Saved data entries

## config.mk

```make
export PLATFORM = sky130hd
export DESIGN_NAME = ttb_div
export DESIGN_NICKNAME = d
export VERILOG_FILES = /design/src/ttb_pkg.sv /design/src/ttb_div.sv
export SDC_FILE = /design/constraint.sdc
export NUM_CORES = 1
export LEC_CHECK = 0
export ABC_CLOCK_PERIOD_IN_PS = 6450
export BUFFER_PORTS_ARGS = -buffer_cell sky130_fd_sc_hd__clkbuf_2
export CAP_MARGIN = 20
export CORE_MARGIN = 4
export CORE_UTILIZATION = 41
export DETAILED_ROUTE_END_ITERATION = 6
export PLACE_DENSITY = 0.61
export SLEW_MARGIN = 20
export SYNTH_ARGS = -nofsm -noshare
export SYNTH_HDL_FRONTEND = slang
export SYNTH_SLANG_ARGS = --single-unit
export TNS_END_PERCENT = 50
```

## constraint.sdc

```tcl
create_clock -name clk -period 6.45 [get_ports clk]
set_input_delay 0.645 -clock clk [delete_from_list [all_inputs] [get_ports clk]]
set_output_delay 0.645 -clock clk [all_outputs]
set_load 0.1 [all_outputs]
```

## src/ttb_pkg.sv

```systemverilog
`timescale 1ns / 1ps
package ttb_pkg;

	localparam int WORD_W = 32;
	localparam int MUL_W  = 33;
	localparam int ACC_W  = 66;
	localparam int MAG_W  = 64;
	localparam int IN_W   = 256;
	localparam int OUT_W  = 192;

	localparam logic [WORD_W-1:0] SCALE_MIN = 32'h4000_0000;
	localparam logic [MAG_W-1:0]  SQRT_TOP  = 64'h4000_0000_0000_0000;

	typedef logic signed [WORD_W-1:0] word_t;
	typedef logic signed [MUL_W-1:0]  mop_t;
	typedef logic signed [ACC_W-1:0]  acc_t;

	// last declared field (pos_x) in the lowest bits of the packed vector
	typedef struct packed {
		word_t norm_z;
		word_t norm_y;
		word_t norm_x;
		word_t tex_v;
		word_t tex_u;
		word_t pos_z;
		word_t pos_y;
		word_t pos_x;
	} vertex_t;

	typedef enum logic [1:0] {
		SLOT_V0 = 2'd0,
		SLOT_V1 = 2'd1,
		SLOT_V2 = 2'd2
	} slot_t;

	typedef enum logic [4:0] {
		ST_IDLE,
		ST_PREP,
		ST_DET,
		ST_NT,
		ST_TDIV,
		ST_NB,
		ST_BDIV,
		ST_DOT,
		ST_G,
		ST_ABS,
		ST_SCALE,
		ST_SQ,
		ST_SQRT,
		ST_UDIV,
		ST_CR,
		ST_HAND,
		ST_EMIT
	} state_t;

	function automatic word_t sat32(acc_t v);
		word_t r;
		if ((&v[ACC_W-1:WORD_W-1]) || !(|v[ACC_W-1:WORD_W-1])) begin
			r = v[WORD_W-1:0];
		end else if (v[ACC_W-1]) begin
			r = 32'sh8000_0000;
		end else begin
			r = 32'sh7fff_ffff;
		end
		return r;
	endfunction

	function automatic word_t sat_sub(word_t a, word_t b);
		logic signed [WORD_W:0] d;
		word_t r;
		d = {a[WORD_W-1], a} - {b[WORD_W-1], b};
		if (d[WORD_W] == d[WORD_W-1]) begin
			r = d[WORD_W-1:0];
		end else if (d[WORD_W]) begin
			r = 32'sh8000_0000;
		end else begin
			r = 32'sh7fff_ffff;
		end
		return r;
	endfunction

	function automatic logic [MAG_W-1:0] mag64(acc_t v);
		acc_t n;
		n = v[ACC_W-1] ? -v : v;
		return n[MAG_W-1:0];
	endfunction

	function automatic acc_t ext_word(word_t w);
		return {{(ACC_W-WORD_W){w[WORD_W-1]}}, w};
	endfunction

	function automatic mop_t mop_word(word_t w);
		return {w[WORD_W-1], w};
	endfunction

	function automatic logic [1:0] next3(logic [1:0] i);
		return (i == 2'd2) ? 2'd0 : i + 2'd1;
	endfunction

	function automatic word_t pos_of(vertex_t v, logic [1:0] i);
		word_t r;
		case (i)
			2'd0: r = v.pos_x;
			2'd1: r = v.pos_y;
			default: r = v.pos_z;
		endcase
		return r;
	endfunction

	function automatic word_t norm_of(vertex_t v, logic [1:0] i);
		word_t r;
		case (i)
			2'd0: r = v.norm_x;
			2'd1: r = v.norm_y;
			default: r = v.norm_z;
		endcase
		return r;
	endfunction

endpackage

```

## src/ttb_div.sv

```systemverilog
`timescale 1ns / 1ps
module ttb_div
	import ttb_pkg::*;
#(
	parameter int FRAC_BITS = 16
) (
	input  logic              clk,
	input  logic              arst_n,
	input  logic              start,
	input  logic [MAG_W-1:0]  num_mag,
	input  logic [MAG_W-1:0]  den_mag,
	input  logic              neg,
	output logic              done,
	output word_t             quo
);

	localparam int DVD_W = MAG_W + FRAC_BITS;
	localparam int CNT_W = $clog2(DVD_W);

	logic [DVD_W-1:0]  dvd_q;
	logic [MAG_W-1:0]  rem_q;
	logic [MAG_W-1:0]  den_q;
	logic [WORD_W-1:0] quo_q;
	logic              ovf_q;
	logic              neg_q;
	logic [CNT_W-1:0]  cnt_q;
	logic              busy_q;
	logic              done_q;

	logic [MAG_W:0]    rem_sh;
	logic [MAG_W:0]    diff;
	logic              take;
	logic [MAG_W-1:0]  rem_next;
	logic [WORD_W-1:0] lim;
	logic [WORD_W-1:0] mq;

	// one quotient bit per cycle while busy, restoring
	always_comb begin
		rem_sh   = {rem_q, dvd_q[DVD_W-1]};
		diff     = rem_sh - {1'b0, den_q};
		take     = !diff[MAG_W];
		rem_next = take ? diff[MAG_W-1:0] : rem_sh[MAG_W-1:0];
		lim      = neg_q ? 32'h8000_0000 : 32'h7fff_ffff;
		mq       = (ovf_q || (quo_q > lim)) ? lim : quo_q;
		quo      = neg_q ? -mq : mq;
		done     = done_q;
	end

	always_ff @(posedge clk or negedge arst_n) begin
		if (!arst_n) begin
			busy_q <= 1'b0;
			done_q <= 1'b0;
			cnt_q  <= '0;
		end else begin
			done_q <= 1'b0;
			if (start) begin
				busy_q <= 1'b1;
				cnt_q  <= CNT_W'(DVD_W - 1);
			end else if (busy_q) begin
				if (cnt_q == '0) begin
					busy_q <= 1'b0;
					done_q <= 1'b1;
				end else begin
					cnt_q <= cnt_q - 1'b1;
				end
			end
		end
	end

	always_ff @(posedge clk) begin
		if (start) begin
			dvd_q <= {num_mag, {FRAC_BITS{1'b0}}};
			rem_q <= '0;
			den_q <= den_mag;
			quo_q <= '0;
			ovf_q <= 1'b0;
			neg_q <= neg;
		end else if (busy_q) begin
			dvd_q <= {dvd_q[DVD_W-2:0], 1'b0};
			rem_q <= rem_next;
			quo_q <= {quo_q[WORD_W-2:0], take};
			ovf_q <= ovf_q | quo_q[WORD_W-1];
		end
	end

endmodule

```

==> impl_metrics.env <==
export IMPL_outcome="complete, no violations"
export IMPL_vias_per_cell=5.72
export IMPL_static_leakage_nw=7.64
export IMPL_synthDistinctLibCells=71
export IMPL_h_tree_levels=1
export IMPL_cts_tree="done"
export IMPL_synthesis_to_finish_area_growth_pct=14.4
export IMPL_cap_viol_max_count=0
export IMPL_cts_clk_slew_worst_paths_ns=0.07
export IMPL_critPathCaptureType="output port"
export IMPL_worstSetupPathType="flip-flop to output port"
export IMPL_critical_path_arrival_ns=5.28
export IMPL_route_vias_total=13000
export IMPL_switching_share_of_power=0.257
export IMPL_post_route_period_util=0.919
export IMPL_design_die_area_mm2=0.0399
export IMPL_portion_of_total_power_attributed_to_the_clock_network=0.412
export IMPL_layout_cells_most_common_list="183 x nand2_1, 154 x nor2_1, 153 x clkbuf_2"
export IMPL_cpLargestDelayFamily="simple AND/OR/NAND/NOR gates"
export IMPL_grtUsageTotal=0.189
export IMPL_initial_utilization=0.420
export IMPL_finish_cell_count_without_fillers=2265
export IMPL_slew_margin_rel=0.440
export IMPL_layout_cells_most_common="nand2_1"
export IMPL_synth_nets=1911
export IMPL_p_sw_uw=939
export IMPL_syn_area_per_cell_um2=8.98
export IMPL_grt_pass1_wl_um=63200
export IMPL_clk_insertion_delay_late_ns=0.56
export IMPL_fin_worst_skew_ns=0.0131
export IMPL_grt_max_degree=75
export IMPL_critical_path_most_common_cell="nand2_1"
export IMPL_crit_path_start_kind="flip-flop"
export IMPL_detailedPlacementHpwl_um=27900
export IMPL_port_buffers=164
export IMPL_worstPathMaxFanout=16
export IMPL_num_io_pins=165
export IMPL_mappedNetlistArea_mm2=0.0151
export IMPL_synth_async_reset_ratio=0.0383
export IMPL_route_final_wire_length_um=39200
export IMPL_worst_reg2reg_path_depth=14
export IMPL_cells_after_dpl=2213
export IMPL_timing_hold_violations_final=0
export IMPL_cellPowerDensity_mw_per_mm2=212
export IMPL_r2r_setup_slack_ns=2.18
export IMPL_hold_crit_path_type="input pin to flip-flop"
export IMPL_synthCells=1679
export IMPL_synth_yosys_warnings=0
export IMPL_drt_initial_drc_count=868
export IMPL_ys_ff_latch=235
export IMPL_synth_enable_flop_cells=129
export IMPL_seqPwrFrac=0.463
export IMPL_dp_worst_setup_slack_ns=0.913
export IMPL_slowest_stage="edfxtp_1"
export IMPL_finalWorstPathRequiredPeriod_ns=5.93
export IMPL_number_of_design_rule_violations_left_after_detail_routing=0
export IMPL_global_route_overflow_total=0
export IMPL_layout_drive_gt1_share=0.170
export IMPL_clock_sink_count=235
export IMPL_fill_cell_instance_count_of_the_final_layout=3536
export IMPL_core_mm2=0.0359
export IMPL_cell_breakdown_of_the_critical_path="clkbuf_8 -> ha_1 -> nand2_1 -> nor4_1 -> o21ai_0 -> o211ai_1 -> a211oi_1 -> a31oi_2 -> nand2_1 -> a21boi_2 -> inv_1 -> ha_1 -> nand2_1 -> nor2_1 -> o21bai_1 -> and3_1 -> o31ai_2 -> buf_12"
export IMPL_worst_ep_required_time_ns=5.80
export IMPL_clockRootBuffer="clkbuf_16"
export IMPL_tritoncts_num_buffers=27
export IMPL_worstSetupPathDepth=18
export IMPL_internal_power_mw=2.72
export IMPL_finalHoldWorstSlack_ns=0.264
export IMPL_tightest_slew_ns=0.841
export IMPL_antenna_cells_inserted=0
export IMPL_grt_setup_unrepaired="no"
export IMPL_synth_sequential_area_ratio=0.401
export IMPL_critical_path_n_buffers_inverters=3
export IMPL_finalSetupViolCount=0
export IMPL_antenna_found_initial=1
export IMPL_cts_repair_resized=0
export IMPL_first_global_vias=12400
export IMPL_vdd_ir_drop_max_uv=164
export IMPL_drt_pre_antenna_iters=7
export IMPL_final_net_count=2015
export IMPL_place_gp_congestion=0.906
export IMPL_per_cell_routed_wire_length_um=17.3
export IMPL_horizontal_extent_of_the_die_um=200
export IMPL_drv_slew=0
export IMPL_fmax_mhz=169
export IMPL_floorplan_rows=69
export IMPL_postSynth_topFlopCell="edfxtp_1"
export IMPL_clockBufferDepth=3
export IMPL_setup_slack_ns=0.523
export IMPL_ant_nets=0
export IMPL_worst_hold_path_depth=1
export IMPL_die_height_um=200
export IMPL_combinational_group_share_of_total_power=0.125
export IMPL_timing_critical_path_slowest_cell_delay_ns=0.63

- [Instructions for the task]: Could you set down exactly the lines from the one containing "export IMPL_critical_path_n_buffers_inverters=3" through the last line of the records above, both included?

- [Solution]:
export IMPL_critical_path_n_buffers_inverters=3
export IMPL_finalSetupViolCount=0
export IMPL_antenna_found_initial=1
export IMPL_cts_repair_resized=0
export IMPL_first_global_vias=12400
export IMPL_vdd_ir_drop_max_uv=164
export IMPL_drt_pre_antenna_iters=7
export IMPL_final_net_count=2015
export IMPL_place_gp_congestion=0.906
export IMPL_per_cell_routed_wire_length_um=17.3
export IMPL_horizontal_extent_of_the_die_um=200
export IMPL_drv_slew=0
export IMPL_fmax_mhz=169
export IMPL_floorplan_rows=69
export IMPL_postSynth_topFlopCell="edfxtp_1"
export IMPL_clockBufferDepth=3
export IMPL_setup_slack_ns=0.523
export IMPL_ant_nets=0
export IMPL_worst_hold_path_depth=1
export IMPL_die_height_um=200
export IMPL_combinational_group_share_of_total_power=0.125
export IMPL_timing_critical_path_slowest_cell_delay_ns=0.63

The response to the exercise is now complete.